- [Exercise aim]:
Restate the entries word for word, omitting nothing.

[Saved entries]

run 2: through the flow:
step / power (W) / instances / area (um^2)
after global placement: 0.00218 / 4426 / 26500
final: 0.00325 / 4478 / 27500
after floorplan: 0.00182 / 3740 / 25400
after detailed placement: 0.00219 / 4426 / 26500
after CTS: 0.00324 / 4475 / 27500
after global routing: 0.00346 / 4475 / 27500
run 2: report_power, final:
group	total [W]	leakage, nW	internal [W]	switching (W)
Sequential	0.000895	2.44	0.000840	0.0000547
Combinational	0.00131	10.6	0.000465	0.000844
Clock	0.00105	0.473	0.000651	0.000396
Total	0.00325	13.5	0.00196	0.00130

- [Answer space]:
run 2: through the flow:
step / power (W) / instances / area (um^2)
after global placement: 0.00218 / 4426 / 26500
final: 0.00325 / 4478 / 27500
after floorplan: 0.00182 / 3740 / 25400
after detailed placement: 0.00219 / 4426 / 26500
after CTS: 0.00324 / 4475 / 27500
after global routing: 0.00346 / 4475 / 27500
run 2: report_power, final:
group	total [W]	leakage, nW	internal [W]	switching (W)
Sequential	0.000895	2.44	0.000840	0.0000547
Combinational	0.00131	10.6	0.000465	0.000844
Clock	0.00105	0.473	0.000651	0.000396
Total	0.00325	13.5	0.00196	0.00130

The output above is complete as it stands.